* Exercise brief
Only one span of the listing below is wanted: the lines from the one with "## path summary, 6_finish.rpt" through the one with "0.276 | 0 |", reproduced exactly, both ends kept.

* Records supplied
===== config.mk =====
export PLATFORM = sky130hd
export DESIGN_NAME = instr_mem_loader_flat
export DESIGN_NICKNAME = d
export VERILOG_FILES = /design/src/rtl/instr_loader_pkg.sv /design/src/rtl/instr_mem_loader_if.sv /design/src/rtl/byte_to_word_packer.sv /design/src/rtl/instr_mem_loader.sv /design/src/flat_wrapper.sv
export SDC_FILE = /design/constraint.sdc
export NUM_CORES = 1
export LEC_CHECK = 0
export ABC_CLOCK_PERIOD_IN_PS = 2500
export CORE_MARGIN = 2
export CORE_UTILIZATION = 49
export CTS_CLUSTER_SIZE = 10
export DETAILED_ROUTE_END_ITERATION = 10
export PLACE_DENSITY = 0.81
export SYNTH_ARGS = -nofsm -noshare
export SYNTH_HDL_FRONTEND = slang
export SYNTH_HIERARCHICAL = 1
export SYNTH_SLANG_ARGS = --single-unit

===== constraint.sdc =====
create_clock -name clk -period 2.5 [get_ports clk]
set_input_delay 0.625 -clock clk [delete_from_list [all_inputs] [get_ports clk]]
set_output_delay 0.625 -clock clk [all_outputs]
set_load 0.05 [all_outputs]

===== src/rtl/instr_loader_pkg.sv =====
// Shared types and constants for the instruction-memory loader.
package instr_loader_pkg;

    typedef enum logic [2:0] {
        IDLE,
        LEN_HI,
        LEN_LO,
        DATA,
        WRITE,
        CHK,
        DONE,
        ERR
    } state_t;

    localparam int BYTES_PER_WORD = 4;
    localparam int LEN_W          = 16;
    localparam int IDX_W          = $clog2(BYTES_PER_WORD);

endpackage


===== src/rtl/instr_mem_loader_if.sv =====
// Byte-stream, memory write port and status bundle of the loader.
// master drives the stream and start; slave (the loader) drives the rest.
interface instr_mem_loader_if;
    import instr_loader_pkg::*;

    logic             start;
    logic             byte_valid;
    logic [7:0]       byte_data;
    logic             byte_ready;
    logic             mem_we;
    logic [31:0]      mem_addr;
    logic [31:0]      mem_wdata;
    logic             cpu_hold;
    logic             done;
    logic             error;
    logic [LEN_W-1:0] words_written;

    modport master (
        output start, byte_valid, byte_data,
        input  byte_ready, mem_we, mem_addr, mem_wdata,
        input  cpu_hold, done, error, words_written
    );

    modport slave (
        input  start, byte_valid, byte_data,
        output byte_ready, mem_we, mem_addr, mem_wdata,
        output cpu_hold, done, error, words_written
    );

endinterface


===== src/rtl/byte_to_word_packer.sv =====
// Packs a byte stream big-endian into 32-bit words.
// Latency: word register updates on the accepting edge; word_ready flags the 4th byte combinationally.
// Backpressure: none of its own; shifts only when the caller asserts shift.
module byte_to_word_packer
    import instr_loader_pkg::*;
(
    input  logic        clk,
    input  logic        rst_n,
    input  logic        clear,
    input  logic        shift,
    input  logic [7:0]  byte_in,
    output logic [31:0] word,
    output logic        word_ready
);

    logic [IDX_W-1:0] idx;
    logic [31:0]      word_q;

    always_ff @(posedge clk) begin
        if (!rst_n) begin
            idx    <= '0;
            word_q <= '0;
        end else begin
            if (clear) begin
                idx <= '0;
            end else if (shift) begin
                idx <= idx + 1'b1;
            end
            if (shift) begin
                word_q <= {word_q[23:0], byte_in};
            end
        end
    end

    assign word       = word_q;
    assign word_ready = shift && (idx == IDX_W'(BYTES_PER_WORD - 1));

endmodule


===== src/rtl/instr_mem_loader.sv =====
// Loads a length-prefixed byte stream into instruction memory, holding the CPU meanwhile.
// Latency: 4th byte of a word accepted in cycle t -> mem_we in t+1; at best 1 word per 5 cycles.
// Backpressure: byte_valid low stalls any state; byte_ready drops in IDLE/WRITE/DONE/ERR. Option: INSTR_LOADER_CHECKSUM_EN.
module instr_mem_loader
    import instr_loader_pkg::*;
#(
    parameter int          DEPTH     = 256,
    parameter logic [31:0] BASE_ADDR = 32'h0000_0000
)(
    input  logic              clk,
    input  logic              rst_n,
    instr_mem_loader_if.slave bus
);

    localparam logic [LEN_W:0] DEPTH_L = (LEN_W + 1)'(DEPTH);

    state_t           state;
    state_t           state_nxt;
    logic [LEN_W-1:0] len;
    logic [LEN_W-1:0] len_full;
    logic [LEN_W-1:0] words_written;
    logic             error_q;
    logic             xfer;
    logic             pk_clear;
    logic             pk_shift;
    logic             word_ready;
    logic [31:0]      word;

`ifdef INSTR_LOADER_CHECKSUM_EN
    logic [7:0] csum;
`endif

    assign xfer     = bus.byte_valid && bus.byte_ready;
    assign pk_shift = xfer && (state == DATA);
    assign len_full = {len[LEN_W-1 -: 8], bus.byte_data};

    byte_to_word_packer u_packer (
        .clk        (clk),
        .rst_n      (rst_n),
        .clear      (pk_clear),
        .shift      (pk_shift),
        .byte_in    (bus.byte_data),
        .word       (word),
        .word_ready (word_ready)
    );

    always_ff @(posedge clk) begin
        if (!rst_n) begin
            state <= IDLE;
        end else begin
            state <= state_nxt;
        end
    end

    always_comb begin
        state_nxt = state;
        pk_clear  = 1'b0;
        case (state)
            IDLE: begin
                if (bus.start) state_nxt = LEN_HI;
            end
            LEN_HI: begin
                if (xfer) state_nxt = LEN_LO;
            end
            LEN_LO: begin
                if (xfer) begin
                    pk_clear = 1'b1;
                    if (len_full == '0) begin
                        state_nxt = DONE;
                    end else if ({1'b0, len_full} > DEPTH_L) begin
                        state_nxt = ERR;
                    end else begin
                        state_nxt = DATA;
                    end
                end
            end
            DATA: begin
                if (word_ready) state_nxt = WRITE;
            end
            WRITE: begin
                if (words_written + 1'b1 == len) begin
`ifdef INSTR_LOADER_CHECKSUM_EN
                    state_nxt = CHK;
`else
                    state_nxt = DONE;
`endif
                end else begin
                    state_nxt = DATA;
                end
            end
`ifdef INSTR_LOADER_CHECKSUM_EN
            CHK: begin
                if (xfer) state_nxt = (bus.byte_data == csum) ? DONE : ERR;
            end
`endif
            DONE:    state_nxt = IDLE;
            ERR:     state_nxt = IDLE;
            default: state_nxt = IDLE;
        endcase
    end

    // Session bookkeeping; error is sticky until the next accepted start.
    always_ff @(posedge clk) begin
        if (!rst_n) begin
            len           <= '0;
            words_written <= '0;
            error_q       <= 1'b0;
        end else begin
            if (state == IDLE && bus.start) begin
                words_written <= '0;
                error_q       <= 1'b0;
            end
            if (state == LEN_HI && xfer) len[LEN_W-1 -: 8] <= bus.byte_data;
            if (state == LEN_LO && xfer) len[7:0]          <= bus.byte_data;
            if (state == WRITE)          words_written     <= words_written + 1'b1;
            if (state_nxt == ERR)        error_q           <= 1'b1;
        end
    end

`ifdef INSTR_LOADER_CHECKSUM_EN
    always_ff @(posedge clk) begin
        if (!rst_n) begin
            csum <= '0;
        end else if (state == IDLE && bus.start) begin
            csum <= '0;
        end else if (xfer && (state inside {LEN_HI, LEN_LO, DATA})) begin
            csum <= csum ^ bus.byte_data;
        end
    end
`endif

    assign bus.byte_ready    = state inside {LEN_HI, LEN_LO, DATA, CHK};
    assign bus.mem_we        = (state == WRITE);
    assign bus.mem_addr      = BASE_ADDR + 32'(words_written) * 32'(BYTES_PER_WORD);
    assign bus.mem_wdata     = word;
    assign bus.cpu_hold      = state inside {LEN_HI, LEN_LO, DATA, WRITE, CHK};
    assign bus.done          = (state == DONE);
    assign bus.error         = error_q;
    assign bus.words_written = words_written;

endmodule


===== src/flat_wrapper.sv =====
// flat-port wrapper written by rule: the top's interface ports become plain ports
module instr_mem_loader_flat import instr_loader_pkg::*;
#(
    parameter int          DEPTH     = 256,
    parameter logic [31:0] BASE_ADDR = 32'h0000_0000
)
  (clk, rst_n, bus_start, bus_byte_valid, bus_byte_data, bus_byte_ready, bus_mem_we, bus_mem_addr, bus_mem_wdata, bus_cpu_hold, bus_done, bus_error, bus_words_written);
  instr_mem_loader_if bus_i ();
  input  logic clk;
  input  logic rst_n;
  input wire logic [$bits(bus_i.start)-1:0] bus_start;
  input wire logic [$bits(bus_i.byte_valid)-1:0] bus_byte_valid;
  input wire logic [$bits(bus_i.byte_data)-1:0] bus_byte_data;
  output wire logic [$bits(bus_i.byte_ready)-1:0] bus_byte_ready;
  output wire logic [$bits(bus_i.mem_we)-1:0] bus_mem_we;
  output wire logic [$bits(bus_i.mem_addr)-1:0] bus_mem_addr;
  output wire logic [$bits(bus_i.mem_wdata)-1:0] bus_mem_wdata;
  output wire logic [$bits(bus_i.cpu_hold)-1:0] bus_cpu_hold;
  output wire logic [$bits(bus_i.done)-1:0] bus_done;
  output wire logic [$bits(bus_i.error)-1:0] bus_error;
  output wire logic [$bits(bus_i.words_written)-1:0] bus_words_written;
  assign bus_i.start = bus_start;
  assign bus_i.byte_valid = bus_byte_valid;
  assign bus_i.byte_data = bus_byte_data;
  assign bus_byte_ready = bus_i.byte_ready;
  assign bus_mem_we = bus_i.mem_we;
  assign bus_mem_addr = bus_i.mem_addr;
  assign bus_mem_wdata = bus_i.mem_wdata;
  assign bus_cpu_hold = bus_i.cpu_hold;
  assign bus_done = bus_i.done;
  assign bus_error = bus_i.error;
  assign bus_words_written = bus_i.words_written;
  instr_mem_loader #(.DEPTH(DEPTH), .BASE_ADDR(BASE_ADDR)) u_core (.clk(clk), .rst_n(rst_n), .bus(bus_i));
endmodule

## Yosys cells after proc, flatten, opt, wreduce, memory -nomap -nowiden

Cells that the tools add are included.

| cells by class | value |
|---|---|
| reduce and logical (&&, ||, !) cells | 13 |
| bitwise operators | 1 |
| magnitude comparators | 1 |
| equal/unequal tests | 9 |
| mux-type cells | 14 |
| add/subtract/negate cells | 2 |

Operators by type and width:

| operator | number |
|---|---|
| two-way mux 16 bit | 2 |
| two-way mux 3 bit | 7 |
| adder 16 x 1 -> 16 bit, second input constant | 1 |
| equality test 16 bit | 1 |
| greater-than comparator 16 x 9 -> 1 bit, second input constant | 1 |
| zero test 16 bit | 1 |
| one-hot mux 3 bit (5 select lines) | 1 |
| equality test 3 bit, second input constant | 4 |
| equality test 3 x 2 -> 1 bit, second input constant | 2 |
| logical AND 1 bit | 6 |
| nonzero test 5 bit | 1 |
| two-way mux 1 bit | 4 |
| nonzero test 2 bit | 2 |
| nonzero test 4 bit | 1 |
| equality test 3 x 1 -> 1 bit, second input constant | 1 |
| zero test 3 bit | 1 |
| adder 2 x 1 -> 2 bit, second input constant | 1 |
| equality test 2 bit, second input constant | 1 |
| OR reduction 2 bit | 1 |
| NOT 1 bit | 1 |

| word-level totals | value |
|---|---|
| output and inout bits | 85 |
| bits in registers | 70 |
| logic and storage cells | 47 |

## Logic depth before layout (Yosys ltp)

| depth | value |
|---|---|
| depth in word-level cells | 9 |
| gate-level depth with buffers | 11 |

## Hierarchy

The synthesis kept the hierarchy.

By module, submodules not included:

| module | cells each | seq. area each (um^2) | times used | area an instance (um^2) |
|---|---|---|---|---|
| instr_mem_loader | 302 | 720.7 | 1 | 2353.5 |
| byte_to_word_packer | 112 | 680.7 | 1 | 1335.0 |

## Worst setup path before layout

No wires, ideal clock.

| timing path | value |
|---|---|
| kind | register -> register |
| start | register u_core.words_written[0], in the netlist u_core/bus.words_written[0] |
| end | register u_core.state[0] |
| path buffers | 1 |
| required time | 2.367 ns |
| period minus slack after synthesis | 2.508 ns |
| path slack | -0.008 ns |
| data arrival time | 2.375 ns |
| cell stages (with the launch flop) | 9 |
| path through | dfxtp_1 ha_1 and3_1 and3_1 buf_6 nand3_4 mux2_4 nor4_2 a211oi_1 |

| between the ends | value |
|---|---|
| cells in the longest elaborated chain, start to end | 4 |

Ends and longest elaborated chain:

| what | line | RTL |
|---|---|---|
| from (decl) | instr_mem_loader.sv:21 | `logic [LEN_W-1:0] words_written;` |
| from (signal assigned) | instr_mem_loader.sv:115 | `if (state == WRITE) words_written <= words_written + 1'b1;` |
| adder 16 x 1 -> 16 bit | instr_mem_loader.sv:81 | `if (words_written + 1'b1 == len) begin` |
| equality test 16 bit | instr_mem_loader.sv:81 |  |
| two-way mux 3 bit | instr_mem_loader.sv:81 |  |
| one-hot mux 3 bit (5 select lines) | instr_mem_loader.sv:58 | `case (state)` |
| to (signal assigned) | instr_mem_loader.sv:51 | `state <= state_nxt;` |
| to (decl) | instr_mem_loader.sv:17 | `state_t state;` |

Every way passes these cells.
A chain may end at the register's enable or synchronous reset.

## Worst setup path after layout

| timing path | value |
|---|---|
| start | register u_core.words_written[6], in the netlist u_core/bus.words_written[6] |
| end | output port bus_mem_addr[8] |

RTL lines:

| what | line | RTL |
|---|---|---|
| to (decl) | flat_wrapper.sv:16 | `output wire logic [$bits(bus_i.mem_addr)-1:0] bus_mem_addr;` |

No word-level cell between the ends.

==> out/qor.yml <==
status: "finished, final reports clean"
setup_viol_count_final: 0
fin_crit_sh: 0.9576
grt_pass1_wl_mm: 14.75
p_comb_frac: 0.115
htreeDepth: 3
grt_max_degree: 35
tritoncts: "done"
io_pins: 97
seqPwrFrac: 0.471
postSynthCellCount: 414
fmax_mhz: 417.7
cp.arrival_ps: 1770
cts_buffers: 9
wl_met1_mm: 3.697
wire_per_inst_um: 15.03
cellPowerDensity_nw_per_um2: 527.0
gp_congestion: 0.8834
die-area_um2: 8237
cts_resized: 0
ys_warn_count: 6
leakagePower_nw: 1.637
track_usage: 0.2178
max-vdd-ir-drop_mv: 0.4225
holdBufCountCts: 0
utilization: 0.6390
seq_area_um2: 1403
maxCapViolCount: 0
fp.dieH_um: 90.76
critical_path.max_stage_delay_ps: 890
hold_path.class: "reg -> reg"
antenna_found_initial: 0
async_flop_share: 0
n_antenna_cell: 0
portBuffers: 80
cts.clk_slew.worst_paths_ps: 70
multiInputGateArea_um2: 1936
whs_ps: 477.0
first_global_vias: 3004
worst_slew_pin_slew_ps: 645.3
wl_met2_mm: 4.299
top_layer: "met4"
cpMaxStageDelayCell: "clkdlybuf4s50_1"
hpwl_mm: 6.371
netlist_area_um2: 3689
synth_edf_count: 0
r2r_cells: 7
cp_num_cells: 1
synthSimpleGateAreaFrac: 0.2134
criticalPathCategory: "reg -> out"
intPower_mw: 1.799
critPathTopFamily: "buffers and inverters"
p_sw_mw: 0.6434
synth_fa_ha_area_frac: 0.006784
clockBufferDepth: 2
skew_ps: 5.852
synth_compound_area_frac: 0.1113
crit_fanout: 9
drt_pre_antenna_iters: 4
rsz0062_at_grt: "no"
relSlewSlack: 0.5653
drc_errors: 0
path_cells: "clkdlybuf4s50_1"
design.core.area_um2: 7253
num_rows: 31
cts_root_buf: "clkbuf_8"
die_w_um: 90.76
switching_share: 0.2635
wirelength_mm: 8.779
cp-end-kind: "primary output"
setup_tns_ps: 0
start_util: 0.5085
synth_ff_type: "dfxtp_1"
postRouteAntennaNets: 0
viasPerCell: 5.421
cp-start-kind: "flop"
worstPathRequired_ps: 1880
cts_sinks: 70
num-fill-cells: 613
synth_xor_area_frac: 0.04986
synthMuxAreaShare: 0.1238
path_buf_inv: 1
nNetsFinal: 494
ys_ff_latch: 70
drt-initial-drc-count: 218
drive_above_1_share: 0.08454
period_needed_ps: 2394
ys_seq_area_frac: 0.3799
layout-area-overhead-vs-synth_pct: 25.64
synth.distinct_cells: 50
wl_met3_um: 490
finalHoldViolCount: 0
vias: 3166
clock_power_share: 0.414
clk_latency_ps: 340
avgSynthCellArea_um2: 8.910
hold_path_depth: 2
synth_top_family_by_area: "simple AND/OR/NAND/NOR gates"
grt_overflow: 0
cts_setup_buffers: 0
finalMaxSlewViolations: 0
## metal layers
metal | GRT usage | vias up
met1 | 0.2749 | 1483
met4 | 0.1231 | 0
met3 | 0.03005 | 30
li1 | - | 1523
met5 | 0 | -
met2 | 0.3563 | 130
## cells in the mapped netlist (2+ instances only)
master	number	share of area
a211oi_1	3	0.0061
o22a_1	2	0.0047
nand2_1	30	0.031
o21a_1	2	0.0041
dfxtp_1	70	0.38
buf_2	3	0.0041
nor2_1	29	0.030
buf_12	3	0.016
a311oi_1	2	0.0047
nand4_1	3	0.0051
buf_4	32	0.065
and2_1	3	0.0051
xnor2_1	11	0.026
nand3_1	10	0.014
o211ai_1	2	0.0041
nor3b_1	7	0.014
and4_1	2	0.0047
xor2_1	10	0.024
or4_1	2	0.0041
clkbuf_1	14	0.014
buf_6	2	0.0061
nand4b_1	2	0.0047
a21oi_1	25	0.034
nor3_1	6	0.0081
o22ai_1	2	0.0034
a22oi_1	2	0.0041
and3_1	4	0.0068
o21ai_0	18	0.024
o211a_1	2	0.0054
mux2i_1	43	0.12
nor4_1	6	0.010
nor2b_1	36	0.061
ha_1	2	0.0068
nand2b_1	2	0.0034
inv_1	7	0.0071
## layout by cell type, fill, tap and decap left out, types with 3 or more instances in the layout
master | netlist | final
xor2_1 | 10 | 10
xnor2_1 | 11 | 11
clkbuf_8 | 0 | 9
nor4_1 | 6 | 6
inv_1 | 7 | 7
nand3_1 | 10 | 10
nor3_1 | 6 | 6
conb_1 | 1 | 16
and2_1 | 3 | 3
mux2i_1 | 43 | 43
nand4_1 | 3 | 3
nand2_1 | 30 | 30
and3_1 | 4 | 4
nor3b_1 | 7 | 6
a211oi_1 | 3 | 3
nor2b_1 | 36 | 36
a21oi_1 | 25 | 25
nor2_1 | 29 | 28
buf_4 | 32 | 16
o21ai_0 | 18 | 18
dfxtp_1 | 70 | 69
clkdlybuf4s50_1 | 0 | 76
## flip-flops by register name (all words and copies together) (netlist names)
| name | count |
|---|---|
| u_core/u_packer/idx | 2 |
| u_core/bus.error | 1 |
| u_core/bus.words_written | 16 |
| u_core/state | 3 |
| u_core/u_packer/word | 32 |
| u_core/len | 16 |
## final cells by class
class                   count  area share
clock buffers              10     0.02754
clock inverters             6     0.02025
inverters                   8    0.006479
multi-input cells         297      0.4177
flip-flops and latches     70      0.3026
well taps                  99     0.02673
repair buffers             94      0.1987
## stage by stage
stage / worst slack [ps] / cell area, um2 / instances / power, mW
6_report: 106.1 / 4634 / 584 / 2.442
5_1_grt: 5.543 / 4634 / 584 / 2.522
4_1_cts: 85.95 / 4634 / 584 / 2.458
3_5_place_dp: 110.5 / 4413 / 568 / 1.452
3_3_place_gp: 143.7 / 4413 / 568 / 1.448
2_1_floorplan: 39.46 / 3751 / 429 / 1.395
## kinds of logic (layout without fill, tap and decap cells)
group                      count (synthesis)  after routing
xor gates and xnor gates                  21             21
muxes                                     45             45
buffers and inverters                     62            118
other                                      1             16
adders and majority gates                  2              2
DFF                                       70             70
AOI/OAI and AO/OA                         67             67
and+or+nand+nor                          146            146
## path summary, 6_finish.rpt
check	slack, ps	startpoint	end
hold reg to reg	480	u_core/bus.error	u_core/bus.error
hold / removal	480	u_core/bus.error	u_core/bus.error
setup reg to reg	170	u_core/bus.words_written[1]	u_core/state[0]
setup / recovery	110	u_core/bus.words_written[6]	bus_mem_addr[8]
## power by group through the flow
| stage | Sequential (mW) | Combinational [mW] | Clock, mW |
|---|---|---|---|
| floorplan | 1.17 | 0.226 | 0 |
| global placement | 1.18 | 0.273 | 0 |
| detailed placement | 1.18 | 0.276 | 0 |
| CTS | 1.15 | 0.277 | 1.03 |
| global route | 1.15 | 0.299 | 1.07 |
| finish | 1.15 | 0.280 | 1.01 |
Note: power is estimated with default switching activity, not from simulation.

* The completed task
## path summary, 6_finish.rpt
check	slack, ps	startpoint	end
hold reg to reg	480	u_core/bus.error	u_core/bus.error
hold / removal	480	u_core/bus.error	u_core/bus.error
setup reg to reg	170	u_core/bus.words_written[1]	u_core/state[0]
setup / recovery	110	u_core/bus.words_written[6]	bus_mem_addr[8]
## power by group through the flow
| stage | Sequential (mW) | Combinational [mW] | Clock, mW |
|---|---|---|---|
| floorplan | 1.17 | 0.226 | 0 |
| global placement | 1.18 | 0.273 | 0 |
| detailed placement | 1.18 | 0.276 | 0 |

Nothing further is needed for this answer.